- WHAT THIS TASK INVOLVES: Below are some entries. Repeat exactly the lines from the one with "set_input_delay 1.0220 -clock" through the one with "create_clock -name core_clock -period 4.76", and only those.

- Dataset entries:
## run A
Design Basys3_Abacus_Top, start of the top module:
 module Basys3_Abacus_Top(
	 input clk,
	 input rst,
    input btnC,
    input btnR,
    input btnU,
    input [15:0] sw,
     output [6:0] seg,
     output dp,
     output [3:0] an,
     output [15:0] led
 );
==> flow/config.mk <==
export PLATFORM = sky130hd
export DESIGN_NAME = Basys3_Abacus_Top
export DESIGN_NICKNAME = Basys3_Abacus_Top
export VERILOG_FILES = /design/flow/design.v
export SDC_FILE = /design/flow/constraint.sdc
export NUM_CORES = 4
export LEC_CHECK = 0
export ABC_AREA = 1
export CAP_MARGIN = 35
export CORE_ASPECT_RATIO = 1.09
export CORE_MARGIN = 2
export CORE_UTILIZATION = 40
export CTS_CLUSTER_SIZE = 90
export PLACE_DENSITY_LB_ADDON = 0.07
export SLEW_MARGIN = 20
==> flow/constraint.sdc <==
create_clock -name core_clock -period 10.0 [get_ports {clk}]
set_input_delay 2.0000 -clock core_clock [delete_from_list [all_inputs] [get_ports {clk}]]
set_output_delay 2.0000 -clock core_clock [all_outputs]
set_load 0.01 [all_outputs]
run.sh (not shown) runs the stock make flow with config.mk's settings and CLKGATE_MAP_FILE=.
--- input diff run A..run B ---
==> flow/config.mk <==
export PLATFORM = sky130hd
export DESIGN_NAME = Basys3_Abacus_Top
export DESIGN_NICKNAME = Basys3_Abacus_Top
export VERILOG_FILES = /design/flow/design.v
export SDC_FILE = /design/flow/constraint.sdc
export NUM_CORES = 4
export LEC_CHECK = 0
export CAP_MARGIN = 20
export CORE_MARGIN = 2
export CORE_UTILIZATION = 70
export CTS_CLUSTER_DIAMETER = 42
export SLEW_MARGIN = 20
==> flow/constraint.sdc <==
create_clock -name core_clock -period 5.11 [get_ports {clk}]
set_input_delay 1.0220 -clock core_clock [delete_from_list [all_inputs] [get_ports {clk}]]
set_output_delay 1.0220 -clock core_clock [all_outputs]
set_load 0.01 [all_outputs]
==> comparison <==
On cell area: run B sits above run A.
What run B reported for peak ir drop on the vdd network has to be multiplied by 0.42 to get the figure for run A.
The share of power burned in the clock network number comes out lower for run A vs run B.
Of run A and run B, only run A finishes the flow clean.
Via count, run B vs run A: up by more than 10%
From run A to run B the numbers moved as follows: area growth from synthesis to final layout picked up an extra 3.9 points; width of the chip went down by about 19%; fraction of synthesized area in multiplexers now larger.
Run B vs run A — mean routed wirelength per cell climbed by more than a quarter
> inputs changed (run B -> run C)
-- flow/config.mk --
<<< run B, line 6
export NUM_CORES = 4
export LEC_CHECK = 0
export CAP_MARGIN = 20
export CORE_MARGIN = 2
export CORE_UTILIZATION = 70
export CTS_CLUSTER_DIAMETER = 42
export SLEW_MARGIN = 20
>>> run C, line 6
export NUM_CORES = 4
export LEC_CHECK = 0
export ABC_AREA = 1
export CAP_MARGIN = 20
export CORE_ASPECT_RATIO = 0.91
export CORE_MARGIN = 2
export CORE_UTILIZATION = 72
export CTS_CLUSTER_DIAMETER = 42
export PLACE_DENSITY = 0.95
export SETUP_SLACK_MARGIN = 0.7
export SLEW_MARGIN = 20
==> flow/constraint.sdc <==
create_clock -name core_clock -period 4.76 [get_ports {clk}]
set_input_delay 0.9520 -clock core_clock [delete_from_list [all_inputs] [get_ports {clk}]]
set_output_delay 0.9520 -clock core_clock [all_outputs]
set_load 0.01 [all_outputs]
--- outcome ---
No stage failed in run C, and the final checks on the layout all came back clean.
First-pass GRT wire length on run C is ahead of run B.
Compared with run B, run C ends up with less cell area.
The core of run C is more densely filled than that of run B.
Input changes introduced in run D (baseline for comparison: run C):
==> flow/config.mk <==
export PLATFORM = sky130hd
export DESIGN_NAME = Basys3_Abacus_Top
export DESIGN_NICKNAME = Basys3_Abacus_Top
export VERILOG_FILES = /design/flow/design.v
export SDC_FILE = /design/flow/constraint.sdc
export NUM_CORES = 4
export LEC_CHECK = 0
export CAP_MARGIN = 20
export CORE_MARGIN = 2
export CORE_UTILIZATION = 58
export SLEW_MARGIN = 20
==> flow/constraint.sdc <==
create_clock -name core_clock -period 3.94 [get_ports {clk}]
set_input_delay 0.7880 -clock core_clock [delete_from_list [all_inputs] [get_ports {clk}]]
set_output_delay 0.7880 -clock core_clock [all_outputs]
set_load 0.01 [all_outputs]
Notes after the runs:
To summarise run D: no stage aborted, but the layout did not pass its checks, failing on negative setup slack.
Yosys stat chip area grows by a few percent when moving from run C to run D.
Re first-iteration DRC count: run C and run D aren't equal, and the lower value belongs to run D.
Note that the half-perimeter wire length of the detailed placement result recorded for run D amounts to 1.2 times the value seen in run C.
| die area | run D vs run C | 0.0066 mm^2 higher |


Basys3_Abacus_Top again, from the RTL that the note above started with.
==> flow/config.mk <==
export PLATFORM = sky130hd
export DESIGN_NAME = Basys3_Abacus_Top
export DESIGN_NICKNAME = Basys3_Abacus_Top
export VERILOG_FILES = /design/flow/design.v
export SDC_FILE = /design/flow/constraint.sdc
export NUM_CORES = 4
export LEC_CHECK = 0
export ABC_AREA = 1
export CAP_MARGIN = 15
export CELL_PAD_IN_SITES_DETAIL_PLACEMENT = 1
export CORE_ASPECT_RATIO = 0.65
export CORE_MARGIN = 2
export CORE_UTILIZATION = 55
export CTS_CLUSTER_SIZE = 31
export MAX_ROUTING_LAYER = met4
export MIN_ROUTING_LAYER = met2
export SETUP_SLACK_MARGIN = 0.31
export SLEW_MARGIN = 20
export TNS_END_PERCENT = 35
==> flow/constraint.sdc <==
create_clock -name core_clock -period 5.5 [get_ports {clk}]
set_input_delay 1.1000 -clock core_clock [delete_from_list [all_inputs] [get_ports {clk}]]
set_output_delay 1.1000 -clock core_clock [all_outputs]
set_load 0.01 [all_outputs]
The first run finished with timing, DRC and antenna clean.
Then changed:
Settings changed: CAP_MARGIN 15 to 20, CELL_PAD_IN_SITES_DETAIL_PLACEMENT 1 to default, CORE_ASPECT_RATIO 0.65 to default, CORE_UTILIZATION 55 to 72, CTS_CLUSTER_SIZE 31 to default, MAX_ROUTING_LAYER met4 to default, MIN_ROUTING_LAYER met2 to default, SETUP_SLACK_MARGIN 0.31 to default, TNS_END_PERCENT 35 to default.
Clock period 5.5 ns to 12.4 ns, I/O delays scaled along.
Outcome: The changed run passed the timing, design-rule and antenna checks; clock skew goes down by 0.0042 ns; first-iteration DRC count goes down by about 80%; non-clock buffer count goes down by 10; utilization goes up by 18 points; wire length goes down by about 30%; area after synthesis is unchanged.
Then changed:
Settings changed: CTS_CLUSTER_DIAMETER from default to 394, CTS_CLUSTER_SIZE from default to 10, PLACE_DENSITY from default to 0.42, SETUP_SLACK_MARGIN from default to 0.45.
Clock period 12.4 ns to 3.88 ns, I/O delays scaled along.
The changed run reached the layout checks and failed them: setup timing.
Wire length goes up by 15%.
Non-clock buffer count goes up by 105.
Sequential cell count stays the same.
Area after synthesis is unchanged.
Total power goes up to 3.1 times its value.
Via count goes up by 7.6%.
Combinational power goes up to 3.6 times its value.
Final cell count goes up by 3.7%.
Final area goes up by about 5.6%.
Then changed:
Settings changed: ABC_AREA 1 to default, CORE_UTILIZATION 72 to 59, CTS_CLUSTER_DIAMETER 394 to default, CTS_CLUSTER_SIZE 10 to default, PLACE_DENSITY 0.42 to default, SETUP_SLACK_MARGIN 0.45 to default.
Clock period 3.88 ns to 6.61 ns, I/O delays scaled along.
After rerunning: Now the flow finished with timing, DRC and antenna clean; maximum frequency drops by 27%; synthesized cell count came out lower by 10%; worst setup slack is better by 1.1 ns; utilization came out lower by 20 points; area after synthesis goes up by 4.7%.


== run 1 ==
Starting RTL as in the previous note.
==> flow/config.mk <==
export PLATFORM = sky130hd
export DESIGN_NAME = Basys3_Abacus_Top
export DESIGN_NICKNAME = Basys3_Abacus_Top
export VERILOG_FILES = /design/flow/design.v
export SDC_FILE = /design/flow/constraint.sdc
export NUM_CORES = 4
export LEC_CHECK = 0
export ABC_AREA = 1
export CAP_MARGIN = 20
export CORE_ASPECT_RATIO = 0.91
export CORE_MARGIN = 2
export CORE_UTILIZATION = 72
export CTS_CLUSTER_DIAMETER = 42
export GPL_ROUTABILITY_DRIVEN = 0
export PLACE_DENSITY = 0.42
export SETUP_SLACK_MARGIN = 0.7
export SLEW_MARGIN = 20
==> flow/constraint.sdc <==
create_clock -name core_clock -period 4.65 [get_ports {clk}]
set_input_delay 0.9300 -clock core_clock [delete_from_list [all_inputs] [get_ports {clk}]]
set_output_delay 0.9300 -clock core_clock [all_outputs]
set_load 0.01 [all_outputs]
Run 1 finished every stage and its layout cleared the timing, design-rule and antenna checks.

- OUTPUT FOR THIS EXERCISE:
set_input_delay 1.0220 -clock core_clock [delete_from_list [all_inputs] [get_ports {clk}]]
set_output_delay 1.0220 -clock core_clock [all_outputs]
set_load 0.01 [all_outputs]
==> comparison <==
On cell area: run B sits above run A.
What run B reported for peak ir drop on the vdd network has to be multiplied by 0.42 to get the figure for run A.
The share of power burned in the clock network number comes out lower for run A vs run B.
Of run A and run B, only run A finishes the flow clean.
Via count, run B vs run A: up by more than 10%
From run A to run B the numbers moved as follows: area growth from synthesis to final layout picked up an extra 3.9 points; width of the chip went down by about 19%; fraction of synthesized area in multiplexers now larger.
Run B vs run A — mean routed wirelength per cell climbed by more than a quarter
> inputs changed (run B -> run C)
-- flow/config.mk --
<<< run B, line 6
export NUM_CORES = 4
export LEC_CHECK = 0
export CAP_MARGIN = 20
export CORE_MARGIN = 2
export CORE_UTILIZATION = 70
export CTS_CLUSTER_DIAMETER = 42
export SLEW_MARGIN = 20
>>> run C, line 6
export NUM_CORES = 4
export LEC_CHECK = 0
export ABC_AREA = 1
export CAP_MARGIN = 20
export CORE_ASPECT_RATIO = 0.91
export CORE_MARGIN = 2
export CORE_UTILIZATION = 72
export CTS_CLUSTER_DIAMETER = 42
export PLACE_DENSITY = 0.95
export SETUP_SLACK_MARGIN = 0.7
export SLEW_MARGIN = 20
==> flow/constraint.sdc <==
create_clock -name core_clock -period 4.76 [get_ports {clk}]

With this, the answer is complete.